Mi propongo di darne qui un sommario conto. Ne trascrivo l’esordio: «Nel non breve cammino della mia vita ho incontrato un primo, un secondo e un terzo Mario Rossi: uno a Messina negli anni Cinquanta, quando eravamo dediti (chi più chi meno) a memorabili battaglie politiche e, nei nostri studi, facevamo i conti (chi più chi meno, criticamente) con il magistero messinese, ma già allora nazionale e anche internazionale, di Galvano della Volpe; un altro a Siena negli anni Settanta, quando entrambi insegnavamo in quella Facoltà di Lettere e Filosofia; un terzo Mario Rossi negli anni seguenti la sua prematura scomparsa».

È allora che alla eredità filosofica di Rossi Prestipino volgerà la sua attenzione con più intenso profitto, come si evince da rilevanti aspetti delle sue ricerche (in special modo gli studi che Prestipino dedica a Lukács e Ernst Bloch compendiati nel volume Realismo e utopia del 2002).

L’improvvisa morte di Mario Rossi nell’agosto del 1978 privò l’Università di Siena di uno dei suoi maestri più prestigiosi. Nelle pagine che vengo scorrendo, la rievocazione del suo ‘secondo’ Mario Rossi permette a Prestipino di indugiare nella descrizione dell’ambiente intellettuale e richiamare alcune delle figure dei docenti che, primi, si raccolsero, anno 1970, nella Facoltà senese. Una Facoltà allora appena istituita o, piuttosto, dovremmo più precisamente dire riportata in vita dopo quasi due secoli, da quando, in epoca napoleonica, dell’antico, illustre ateneo senese fu stabilita la sospensione. Se furono ripristinati di lì a poco, caduto Napoleone, gli istituti giuridici e medici e di scienze naturali, non altrettanto avvenne delle discipline letterarie e filosofiche, illustrate nel corso dei secoli da studiosi di grande fama, a cominciare da Pietro Ispano (poi papa nel 1276 col nome di Giovanni XXI) che compose a Siena a metà del Duecento le Summulae logicales.

«Fui chiamato come incaricato di Estetica» scrive Prestipino. «A Siena trovai colleghi con i quali l’affiatamento amicale e culturale fu, direi, immediato.
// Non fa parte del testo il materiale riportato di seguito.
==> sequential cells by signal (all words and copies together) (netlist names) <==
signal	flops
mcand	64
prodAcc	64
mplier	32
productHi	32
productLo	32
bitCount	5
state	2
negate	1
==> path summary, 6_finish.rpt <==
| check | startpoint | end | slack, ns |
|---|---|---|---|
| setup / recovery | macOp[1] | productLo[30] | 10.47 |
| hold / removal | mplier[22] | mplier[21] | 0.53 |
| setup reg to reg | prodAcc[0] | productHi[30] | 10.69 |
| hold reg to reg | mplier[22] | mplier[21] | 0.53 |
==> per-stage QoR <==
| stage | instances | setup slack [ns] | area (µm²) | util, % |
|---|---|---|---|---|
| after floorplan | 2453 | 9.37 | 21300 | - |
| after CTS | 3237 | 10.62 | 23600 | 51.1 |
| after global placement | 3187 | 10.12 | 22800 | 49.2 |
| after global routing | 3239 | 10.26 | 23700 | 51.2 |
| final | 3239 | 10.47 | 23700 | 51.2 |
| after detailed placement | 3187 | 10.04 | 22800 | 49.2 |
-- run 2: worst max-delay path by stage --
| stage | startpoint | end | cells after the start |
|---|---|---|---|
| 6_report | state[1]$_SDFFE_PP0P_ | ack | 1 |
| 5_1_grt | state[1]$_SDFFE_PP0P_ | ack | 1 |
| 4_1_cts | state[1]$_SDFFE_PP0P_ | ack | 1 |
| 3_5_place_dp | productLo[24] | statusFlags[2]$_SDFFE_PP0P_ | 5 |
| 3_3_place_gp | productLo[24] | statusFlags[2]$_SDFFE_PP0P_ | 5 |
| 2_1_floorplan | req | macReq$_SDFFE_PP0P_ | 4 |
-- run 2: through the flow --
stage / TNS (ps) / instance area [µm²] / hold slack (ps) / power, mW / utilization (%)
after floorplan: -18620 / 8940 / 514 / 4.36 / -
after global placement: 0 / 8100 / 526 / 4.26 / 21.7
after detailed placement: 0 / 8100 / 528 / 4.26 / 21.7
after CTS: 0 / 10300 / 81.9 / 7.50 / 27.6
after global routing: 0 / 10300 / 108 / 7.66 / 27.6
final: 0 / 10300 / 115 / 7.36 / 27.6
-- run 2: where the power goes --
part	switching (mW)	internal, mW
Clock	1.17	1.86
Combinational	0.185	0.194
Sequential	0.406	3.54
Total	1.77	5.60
### src/cfg_regs.sv
module cfg_regs
  import uncore_pkg::*;
  import msg_pkg::*;
(
  input  logic     clk_i,
  input  logic     arst_n_i,
  input  mem_msg_t cmd_i,
  input  logic     cmd_v_i,
  output logic     cmd_ready_o,
  output mem_msg_t resp_o,
  output logic     resp_v_o,
  input  logic     resp_yumi_i,
  output logic     freeze_o
);

  logic                    cmd_take;
  logic                    wr_en;
  logic [offset_width-1:0] reg_offset;
  logic [data_width-1:0]   rd_data;
  logic                    resp_v_r;
  mem_msg_t                resp_r;
  logic                    freeze_r;
  logic [data_width-1:0]   npc_r;

  assign cmd_ready_o = ~resp_v_r;
  assign cmd_take    = cmd_v_i & cmd_ready_o;
  assign wr_en       = cmd_take & (cmd_i.header.op == e_mem_wr);
  assign reg_offset  = cmd_i.header.addr[offset_width-1:0];

  always_comb
  begin
    case (reg_offset)
      cfg_freeze_offset: rd_data = {{(data_width-1){1'b0}}, freeze_r};
      cfg_npc_offset:    rd_data = npc_r;
      default:           rd_data = '0;
    endcase
  end

  always_ff @(posedge clk_i or negedge arst_n_i)
  begin
    if (!arst_n_i)
    begin
      resp_v_r <= 1'b0;
      freeze_r <= 1'b1;
      npc_r    <= boot_npc;
    end
    else
    begin
      if (cmd_take)
        resp_v_r <= 1'b1;
      else if (resp_yumi_i)
        resp_v_r <= 1'b0;
      if (wr_en && reg_offset == cfg_freeze_offset)
        freeze_r <= cmd_i.data[0];
      if (wr_en && reg_offset == cfg_npc_offset)
        npc_r <= cmd_i.data;
    end
  end

  always_ff @(posedge clk_i)
  begin
    if (cmd_take)
      resp_r <= '{header: cmd_i.header, data: wr_en ? '0 : rd_data};
  end

  assign resp_o   = resp_r;
  assign resp_v_o = resp_v_r;
  assign freeze_o = freeze_r;

endmodule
Tra coloro che insegnarono, all’incirca, negli anni di Mario Rossi, ricordo il fervente antropologo Alberto Maria Cirese. Il mio interesse per il Gramsci attento al folklore nacque anche da quella frequentazione. Con Franco Fortini discutevo, più spesso, di Lukács e di varie questioni politiche. Tra gli storici ricordo Giorgio Giorgetti, scomparso nel fiore degli anni. Valentino Gerratana, mio fraterno amico da data immemorabile, rimase a Siena per un anno solo. Con Mario Tronti» aggiunge «non mi mancano tuttora occasioni di incontri e dibattiti».
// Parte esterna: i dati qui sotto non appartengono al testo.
--- config.mk ---
export PLATFORM = sky130hd
export DESIGN_NAME = os_filter_top
export DESIGN_NICKNAME = d
export VERILOG_FILES = /design/src/os_filter_pkg.sv /design/src/os_filter_ctrl.sv /design/src/os_state_mem.sv /design/src/os_accum.sv /design/src/os_decimate.sv /design/src/os_filter_top.sv
export VERILOG_INCLUDE_DIRS = /design/src /design/src/include
export SDC_FILE = /design/constraint.sdc
export NUM_CORES = 1
export LEC_CHECK = 0
export BUFFER_PORTS_ARGS = -buffer_cell sky130_fd_sc_hd__buf_2
export CAP_MARGIN = 20
export CORE_MARGIN = 1
export CORE_UTILIZATION = 35
export CTS_BUF_LIST = sky130_fd_sc_hd__clkbuf_4 sky130_fd_sc_hd__clkbuf_8
export DETAILED_ROUTE_END_ITERATION = 7
export PLACE_DENSITY = 0.56
export SLEW_MARGIN = 20
export SYNTH_ARGS = -nofsm -noshare
export SYNTH_HDL_FRONTEND = slang
export SYNTH_SLANG_ARGS = --single-unit
--- constraint.sdc ---
create_clock -name clk_in -period 8.4 [get_ports clk_in]
set_clock_uncertainty 0.05 [all_clocks]
set_input_delay 0.42 -clock clk_in [delete_from_list [all_inputs] [get_ports clk_in]]
set_output_delay 0.42 -clock clk_in [all_outputs]
set_load 0.1 [all_outputs]
--- src/include/os_filter_cfg.svh ---
`ifndef OS_FILTER_CFG_SVH
`define OS_FILTER_CFG_SVH

// Channel count and channel number width
`define OSF_N_CHAN   8
`define OSF_W_CHAN   3

// Signed sample width
`define OSF_W_DATA   18

// Oversample setting, os runs 0 to 7
`define OSF_W_OS     3

// Count must hold 2^7
`define OSF_W_COUNT  8

// Data width plus largest os, no overflow possible
`define OSF_W_SUM    25

// Register write bus
`define OSF_W_ADDR   16
`define OSF_W_WDATA  32
`define OSF_ADDR_OS  16'h0010
`define OSF_ADDR_CLR 16'h0011

// Oversample value after reset
`define OSF_OS_INIT  2

`endif

--- src/os_filter_pkg.sv ---
`include "os_filter_cfg.svh"

package os_filter_pkg;

    // Vector types with a meaning
    typedef logic        [`OSF_W_CHAN-1:0]  chan_t;
    typedef logic signed [`OSF_W_DATA-1:0]  sample_t;
    typedef logic signed [`OSF_W_SUM-1:0]   sum_t;
    typedef logic        [`OSF_W_COUNT-1:0] count_t;
    typedef logic        [`OSF_W_OS-1:0]    os_t;
    typedef logic        [`OSF_N_CHAN-1:0]  chan_mask_t;

    // Sample word, used at input and output
    typedef struct packed {
        logic    dv;
        chan_t   chan;
        sample_t data;
    } in_word_t;

    // Stage 2 to stage 3
    typedef struct packed {
        logic   dv;
        chan_t  chan;
        sum_t   sum;
        count_t count;
        os_t    os;
    } acc_word_t;

    // Writeback into the state memory
    typedef struct packed {
        logic   en;
        chan_t  chan;
        sum_t   sum;
        count_t count;
    } wb_word_t;

endpackage

--- src/os_filter_ctrl.sv ---
`timescale 1ns/1ps

`include "os_filter_cfg.svh"

module os_filter_ctrl import os_filter_pkg::*; (
    input  logic                    clk_in,
    input  logic                    rst,

    // Register write bus
    input  logic                    wr_en,
    input  logic [`OSF_W_ADDR-1:0]  wr_addr,
    // Channel field is as wide as the address field
    input  logic [`OSF_W_ADDR-1:0]  wr_chan,
    input  logic [`OSF_W_WDATA-1:0] wr_data,

    // Per-channel settings towards the datapath
    output os_t                     os_table [`OSF_N_CHAN],
    output chan_mask_t              clr_mask
);

    // --------------------------------------------------
    // Write decode
    // --------------------------------------------------

    logic  wr_ok;
    logic  wr_os;
    logic  wr_clr;
    chan_t wr_idx;

    // Out-of-range channels are dropped here
    assign wr_ok  = wr_en && (wr_chan < `OSF_N_CHAN);
    assign wr_idx = wr_chan[`OSF_W_CHAN-1:0];

    assign wr_os  = wr_ok && (wr_addr == `OSF_ADDR_OS);
    // Clear only when bit 0 is set
    assign wr_clr = wr_ok && (wr_addr == `OSF_ADDR_CLR) && wr_data[0];

    // --------------------------------------------------
    // Oversample table
    // --------------------------------------------------

    always_ff @(posedge clk_in) begin
        if (rst) begin
            for (int i = 0; i < `OSF_N_CHAN; i++) begin
                os_table[i] <= os_t'(`OSF_OS_INIT);
            end
        end else if (wr_os) begin
            // New os seen by stage 2 from the next edge on
            os_table[wr_idx] <= wr_data[`OSF_W_OS-1:0];
        end
    end

    // --------------------------------------------------
    // Clear requests
    // --------------------------------------------------

    // One-cycle pulse per write
    always_ff @(posedge clk_in) begin
        if (rst) begin
            clr_mask <= '0;
        end else begin
            clr_mask <= '0;
            if (wr_clr) begin
                clr_mask[wr_idx] <= 1'b1;
            end
        end
    end

endmodule

--- src/os_state_mem.sv ---
`timescale 1ns/1ps

`include "os_filter_cfg.svh"

module os_state_mem import os_filter_pkg::*; (
    input  logic       clk_in,
    input  logic       rst,

    // Read port, combinational
    input  chan_t      rd_chan,
    output sum_t       rd_sum,
    output count_t     rd_count,

    // Writeback from stage 3
    input  wb_word_t   wb,

    // Pending clears
    input  chan_mask_t clr_mask
);

    // --------------------------------------------------
    // Per-channel state
    // --------------------------------------------------

    sum_t   sum_mem   [`OSF_N_CHAN];
    count_t count_mem [`OSF_N_CHAN];

    // Fetch for the channel entering stage 1
    assign rd_sum   = sum_mem[rd_chan];
    assign rd_count = count_mem[rd_chan];

    // --------------------------------------------------
    // Writeback and zeroing
    // --------------------------------------------------

    always_ff @(posedge clk_in) begin
        for (int i = 0; i < `OSF_N_CHAN; i++) begin
            if (rst || clr_mask[i]) begin
                // Clear beats a writeback to the same channel
                sum_mem[i]   <= '0;
                count_mem[i] <= '0;
            end else if (wb.en && (wb.chan == chan_t'(i))) begin
                sum_mem[i]   <= wb.sum;
                count_mem[i] <= wb.count;
            end
        end
    end

endmodule

--- src/os_accum.sv ---
`timescale 1ns/1ps

`include "os_filter_cfg.svh"

module os_accum import os_filter_pkg::*; (
    input  logic       clk_in,
    input  logic       rst,

    // Incoming sample
    input  in_word_t   in_word,

    // State memory read port
    output chan_t      rd_chan,
    input  sum_t       rd_sum,
    input  count_t     rd_count,

    // Settings from control
    input  os_t        os_table [`OSF_N_CHAN],
    input  chan_mask_t clr_mask,

    // Pending writeback, watched for forwarding
    input  wb_word_t   wb,

    // To stage 3
    output acc_word_t  acc_word
);

    in_word_t p1_word;
    sum_t     p1_sum;
    count_t   p1_count;

    logic     fwd_in;
    logic     fwd_p1;
    sum_t     base_sum;
    count_t   base_count;

    // --------------------------------------------------
    // Stage 1, fetch
    // --------------------------------------------------

    assign rd_chan = in_word.chan;

    // Writeback lands on the same edge, memory still stale
    assign fwd_in = wb.en && (wb.chan == in_word.chan);

    always_ff @(posedge clk_in) begin
        if (rst || clr_mask[in_word.chan]) begin
            p1_word.dv <= 1'b0;
        end else begin
            p1_word.dv <= in_word.dv;
        end
        p1_word.chan <= in_word.chan;
        p1_word.data <= in_word.data;
        p1_sum       <= fwd_in ? wb.sum : rd_sum;
        p1_count     <= fwd_in ? wb.count : rd_count;
    end

    // --------------------------------------------------
    // Stage 2, accumulate
    // --------------------------------------------------

    // Back-to-back same channel, take the newer state
    assign fwd_p1     = wb.en && (wb.chan == p1_word.chan);
    assign base_sum   = fwd_p1 ? wb.sum : p1_sum;
    assign base_count = fwd_p1 ? wb.count : p1_count;

    always_ff @(posedge clk_in) begin
        if (rst || clr_mask[p1_word.chan]) begin
            acc_word.dv <= 1'b0;
        end else begin
            acc_word.dv <= p1_word.dv;
        end
        acc_word.chan  <= p1_word.chan;
        // Sign-extended add, width covers 2^7 samples
        acc_word.sum   <= base_sum + sum_t'(p1_word.data);
        acc_word.count <= base_count + 1'b1;
        // os picked up here, after any write on the edge before
        acc_word.os    <= os_table[p1_word.chan];
    end

endmodule

--- src/os_decimate.sv ---
`timescale 1ns/1ps

`include "os_filter_cfg.svh"

module os_decimate import os_filter_pkg::*; (
    input  logic       clk_in,
    input  logic       rst,

    // From stage 2
    input  acc_word_t  acc_word,
    input  chan_mask_t clr_mask,

    // Writeback to state memory and stage 1/2 forwarding
    output wb_word_t   wb,

    // Averaged output
    output in_word_t   out_word
);

    logic done;
    sum_t sum_div;

    // --------------------------------------------------
    // Block completion and divide
    // --------------------------------------------------

    // Count reaches 2^os exactly when bit os goes high
    assign done    = acc_word.count[acc_word.os];
    // Arithmetic shift, floor for negative sums
    assign sum_div = acc_word.sum >>> acc_word.os;

    // --------------------------------------------------
    // Writeback
    // --------------------------------------------------

    always_comb begin
        wb.en    = acc_word.dv;
        wb.chan  = acc_word.chan;
        // Restart from zero after a full block
        wb.sum   = done ? '0 : acc_word.sum;
        wb.count = done ? '0 : acc_word.count;
    end

    // --------------------------------------------------
    // Output register
    // --------------------------------------------------

    always_ff @(posedge clk_in) begin
        if (rst || clr_mask[acc_word.chan]) begin
            out_word.dv <= 1'b0;
        end else begin
            out_word.dv <= acc_word.dv && done;
        end
        out_word.chan <= acc_word.chan;
        // Truncate to sample width
        out_word.data <= sum_div[`OSF_W_DATA-1:0];
    end

endmodule

--- src/os_filter_top.sv ---
`timescale 1ns/1ps

`include "os_filter_cfg.svh"

module os_filter_top import os_filter_pkg::*; (
    input  logic                    clk_in,
    input  logic                    rst,

    // Sample input
    input  logic                    dv_in,
    input  chan_t                   chan_in,
    input  sample_t                 data_in,

    // Register write bus
    input  logic                    wr_en,
    input  logic [`OSF_W_ADDR-1:0]  wr_addr,
    input  logic [`OSF_W_ADDR-1:0]  wr_chan,
    input  logic [`OSF_W_WDATA-1:0] wr_data,

    // Averaged output
    output logic                    dv_out,
    output chan_t                   chan_out,
    output sample_t                 data_out
);

    in_word_t   in_word;
    in_word_t   out_word;
    acc_word_t  acc_word;
    wb_word_t   wb;
    os_t        os_table [`OSF_N_CHAN];
    chan_mask_t clr_mask;
    chan_t      rd_chan;
    sum_t       rd_sum;
    count_t     rd_count;

    // --------------------------------------------------
    // Struct packing
    // --------------------------------------------------

    assign in_word = '{dv: dv_in, chan: chan_in, data: data_in};

    assign dv_out   = out_word.dv;
    assign chan_out = out_word.chan;
    assign data_out = out_word.data;

    // --------------------------------------------------
    // Control and datapath
    // --------------------------------------------------

    os_filter_ctrl u_ctrl (
        .clk_in   (clk_in),
        .rst      (rst),
        .wr_en    (wr_en),
        .wr_addr  (wr_addr),
        .wr_chan  (wr_chan),
        .wr_data  (wr_data),
        .os_table (os_table),
        .clr_mask (clr_mask)
    );

    os_state_mem u_state_mem (
        .clk_in   (clk_in),
        .rst      (rst),
        .rd_chan  (rd_chan),
        .rd_sum   (rd_sum),
        .rd_count (rd_count),
        .wb       (wb),
        .clr_mask (clr_mask)
    );

    // Stages 1 and 2
    os_accum u_accum (
        .clk_in   (clk_in),
        .rst      (rst),
        .in_word  (in_word),
        .rd_chan  (rd_chan),
        .rd_sum   (rd_sum),
        .rd_count (rd_count),
        .os_table (os_table),
        .clr_mask (clr_mask),
        .wb       (wb),
        .acc_word (acc_word)
    );

    // Stage 3
    os_decimate u_decimate (
        .clk_in   (clk_in),
        .rst      (rst),
        .acc_word (acc_word),
        .clr_mask (clr_mask),
        .wb       (wb),
        .out_word (out_word)
    );

endmodule

==> results of run 1 <==
==> flip-flops by register name, summed over array words and instances (netlist names) <==
| name | cells |
|---|---|
| u_decimate.out_word | 22 |
| u_accum.acc_word | 40 |
| u_ctrl.os_table | 24 |
| u_ctrl.clr_mask | 8 |
| u_accum.p1_count | 8 |
| u_accum.p1_sum | 25 |
| u_state_mem.count_mem | 64 |
| u_accum.p1_word | 22 |
| u_state_mem.sum_mem | 200 |
==> repair_timing <==
action                                 4_1_cts  5_1_grt
hold buffers                                21        0
setup endpoints to repair                    0        0
endpoints found under the hold margin       20        0
==> final cells by class <==
type	count	area, sq um	area share
diodes	1	2.50	0.000116
clock buffers	104	1270	0.0591
clock inverters	16	114	0.00528
inverters	15	56.3	0.00261
multi-input cells	945	7530	0.349
flip-flops and latches	413	10900	0.506
well taps	688	861	0.0399
repair buffers	127	808	0.0375
==> per-layer routing <==
metal  vias to the layer above  wire, um
li1                       5539         -
met1                      5946     20300
met2                       254     23600
met3                        75      2270
met4                         0      1050
met5                         -         0
==> report_power, final <==
| group | internal (mW) | switching, mW |
|---|---|---|
| logic | 0.265 | 0.565 |
| clock network | 1.00 | 0.802 |
| registers | 2.32 | 0.192 |
| total | 3.58 | 1.56 |
==> per-stage QoR <==
stage	area, sq um	hold WS [ns]	total power, mW	std cells
floorplan	18800	0.276	3.13	1488
global placement	20000	0.391	3.36	2167
detailed placement	20000	0.393	3.37	2167
CTS	21600	0.0308	5.19	2308
global route	21600	0.0793	5.36	2308
finish	21600	0.0948	5.14	2309
==> worst max-delay path: cells and delay by family, from the launching register on <==
| kind | cells | cell delay, ns |
|---|---|---|
| AO/OA/AOI/OAI | 6 | 1.91 |
| XOR/XNOR | 1 | 0.10 |
| adder cells (fa/ha/maj) | 1 | 0.49 |
| buffers and inverters | 2 | 0.42 |
| flip-flops | 1 | 0.30 |
| multiplexers | 2 | 1.12 |
| AND/OR/NAND/NOR | 2 | 0.30 |
==> cell usage in the layout (no fill, tap or decap), drive strengths merged, types with 4 or more instances in the layout <==
cell	n
a211oi	4
inv	16
clkbuf	104
nand4	8
a21boi	4
nand3	23
o21bai	5
dfxtp	149
nor4	11
o211ai	15
clkinv	12
edfxtp	264
xnor2	25
o21a	4
nand2	155
buf	106
xor2	10
a21o	9
o21ai	82
mux2	48
a31oi	4
mux4	83
dlygate4sd3	21
ha	25
and2	262
a21oi	43
mux2i	25
nor2	35
nor3	19
and3	8
nand2b	5
nor2b	6
==> final timing paths <==
path / startpoint / end / slack [ns] / cells after the start
hold / removal: wr_chan[0] / u_ctrl.clr_mask[3] / 0.09 / 3
setup reg to reg: u_accum.acc_word[0] / u_accum.acc_word[35] / 3.58 / 14
hold reg to reg: u_accum.p1_word[0] / u_accum.acc_word[11] / 0.40 / 1
setup / recovery: u_accum.acc_word[0] / u_accum.acc_word[35] / 3.58 / 14
==> cell families after synthesis <==
group	after synthesis	share of synthesized area
DFF	413	0.580
and+or+nand+nor	540	0.157
buffers and inverters	130	0.0283
muxes	156	0.141
xor gates and xnor gates	35	0.0163
AOI/OAI and AO/OA	188	0.0597
adders and majority gates	26	0.0177
==> results.py, run 1 <==
metrics = {
    "run_status": {
        "outcome": "completed",
    },
    "place": {
        "finalWeightedCongestion": 0.869,
        "port_buffers": 81,
        "dp_hpwl_um": 27500,
        "dp_worst_setup_slack_ns": 3.57,
    },
    "floorplanning": {
        "start_util": 0.356,
        "dieWidth_um": 234,
        "core_area_sq_um": 52900,
        "fp.dieArea_sq_um": 54700,
        "pin_count": 111,
        "rows": 84,
        "fp.dieH_um": 234,
    },
    "grt": {
        "grt_max_degree": 69,
        "grt_first_pass_wirelength_um": 72900,
        "use_met3": 0.0320,
        "grt_pass1_vias": 12306,
        "grt.busiest_layer": "met2",
        "gr-usage-met1": 0.224,
        "grt_overflow": 0,
        "use_met2": 0.306,
        "track_usage": 0.178,
        "antenna_found_initial": 0,
    },
    "worst_setup_path": {
        "worstSetupPathType": "register to register",
        "path_cells": "buf_4 > mux4_2 > mux2i_4 > nand2_1 > o21ai_0 > inv_1 > fa_1 > nor2b_1 > o211ai_1 > a31oi_1 > o21ai_0 > a31o_2 > o21ai_0 > xnor2_1",
        "cp_slowest_cell": "o21ai_0",
        "crit_path_start_kind": "register",
        "cp_common_cell": "o21ai_0",
        "critical_path_required_ns": 8.83,
        "worstPathMaxFanout": 19,
        "slowest_delay_ns": 0.65,
        "cp.arrival_ns": 5.26,
        "crit_path_end_kind": "register",
    },
    "timing": {
        "setup_ws_ns": 3.58,
        "rsz0062_at_grt": "false",
        "finalHoldViolations": 0,
        "max_freq_mhz": 207,
        "finalMaxSlewViolations": 0,
        "layout_min_cycle_time_ns": 4.82,
        "slew_headroom": 0.474,
        "finalCritPeriodShare": 0.574,
        "tightestPinTransition_ns": 0.781,
        "tns_ns": 0,
        "setup_viol": 0,
    },
    "routing": {
        "routed_wl_um": 47200,
        "vias_per_cell": 5.12,
        "drt_first_iter_violations": 777,
        "drc": 0,
        "drtPass1Iterations": 5,
        "via_count": 11814,
        "ant_nets": 0,
        "wl_per_cell_um": 20.4,
    },
    "layout": {
        "final_util": 0.408,
        "fillers": 4977,
        "nNetsFinal": 1685,
        "syn2layout_area_growth_pct": 14.6,
        "drive_gt1_frac": 0.237,
    },
    "clock_network": {
        "clockRootBuffer": "clkbuf_8",
        "cts_setup_buffers": 0,
        "cts_resized": 0,
        "clk_pin_slew_ns": 0.06,
        "cts.sinks": 413,
        "htree_levels": 3,
        "cts_tree": "yes",
        "numCtsBuffers": 68,
        "cts_buffer_depth": 3,
        "clk_latency_ns": 0.61,
    },
    "power": {
        "ir_drop_v": 0.000231,
        "powerDensity_nw_per_um2": 238,
        "p_leak_nw": 8.31,
    },
    "synthesis": {
        "synth_area_sq_um": 18800,
        "async_flop_share": 0,
        "synth.most_common_cell": "edfxtp_1",
        "ys_ff_latch": 413,
        "netlist.area_leader.share": 0.421,
        "synth_edf_count": 264,
        "synth_nets": 1603,
        "netlist_top_cells_count": "edfxtp_1 (264), and2_1 (261), nand2_1 (154)",
        "yosys-top-cells-area": "edfxtp_1 (42%), dfxtp_1 (16%), mux4_2 (9.9%)",
        "syn_area_per_cell_sq_um": 12.6,
        "synth.distinct_cells": 64,
        "ys.flop_type": "edfxtp_1",
        "synth_largest_area_cell": "edfxtp_1",
        "syn_inst": 1488,
        "synth-seq-area-share": 0.580,
        "yosys_warnings": 0,
    },
    "hold_path": {
        "hold_class": "primary input to register",
    },
    "run": {
        "max-cap-violations": 0,
    },
}
Power figures use the tool's default switching activity.
==> inputs of run 2 (changes only) <==
==> constraint.sdc (replaced) <==
create_clock -name clk_in -period 4.88 [get_ports clk_in]
set_clock_uncertainty 0.05 [all_clocks]
set_input_delay 0.244 -clock clk_in [delete_from_list [all_inputs] [get_ports clk_in]]
set_output_delay 0.244 -clock clk_in [all_outputs]
set_load 0.1 [all_outputs]
==> run 2 against run 1 <==
Against the previous run: critical path type unchanged; count of clock-buffer cells in the layout up 3; largest power group unchanged; sequential power up 72%; global-route usage down 0.22 points; cell area up 0.67%; maximum frequency up 15%; via count down 0.30%; power up 72%; flip-flop and latch count unchanged; first-iteration DRC count down 21%; combinational power up 75%.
Ma è con Mario Rossi lo scambio più fitto ed è forte l’interesse suscitato in Prestipino da Cultura e rivoluzione. Funzionalismo storico e umanismo operativo, che Rossi pubblica nel 1974 . Scrive: «In quel libro osservavo anche l’assillo di una riflessione critica sugli ‘anni di piombo’, ossia su una violenza da lui condannata a partire dai principi primi di una visione rivoluzionaria finalizzata a far salva, innanzi tutto, la vita di tutti e di ciascuno, contestualmente con le altre condizioni necessarie per poter costruire una società giusta su basi giuste».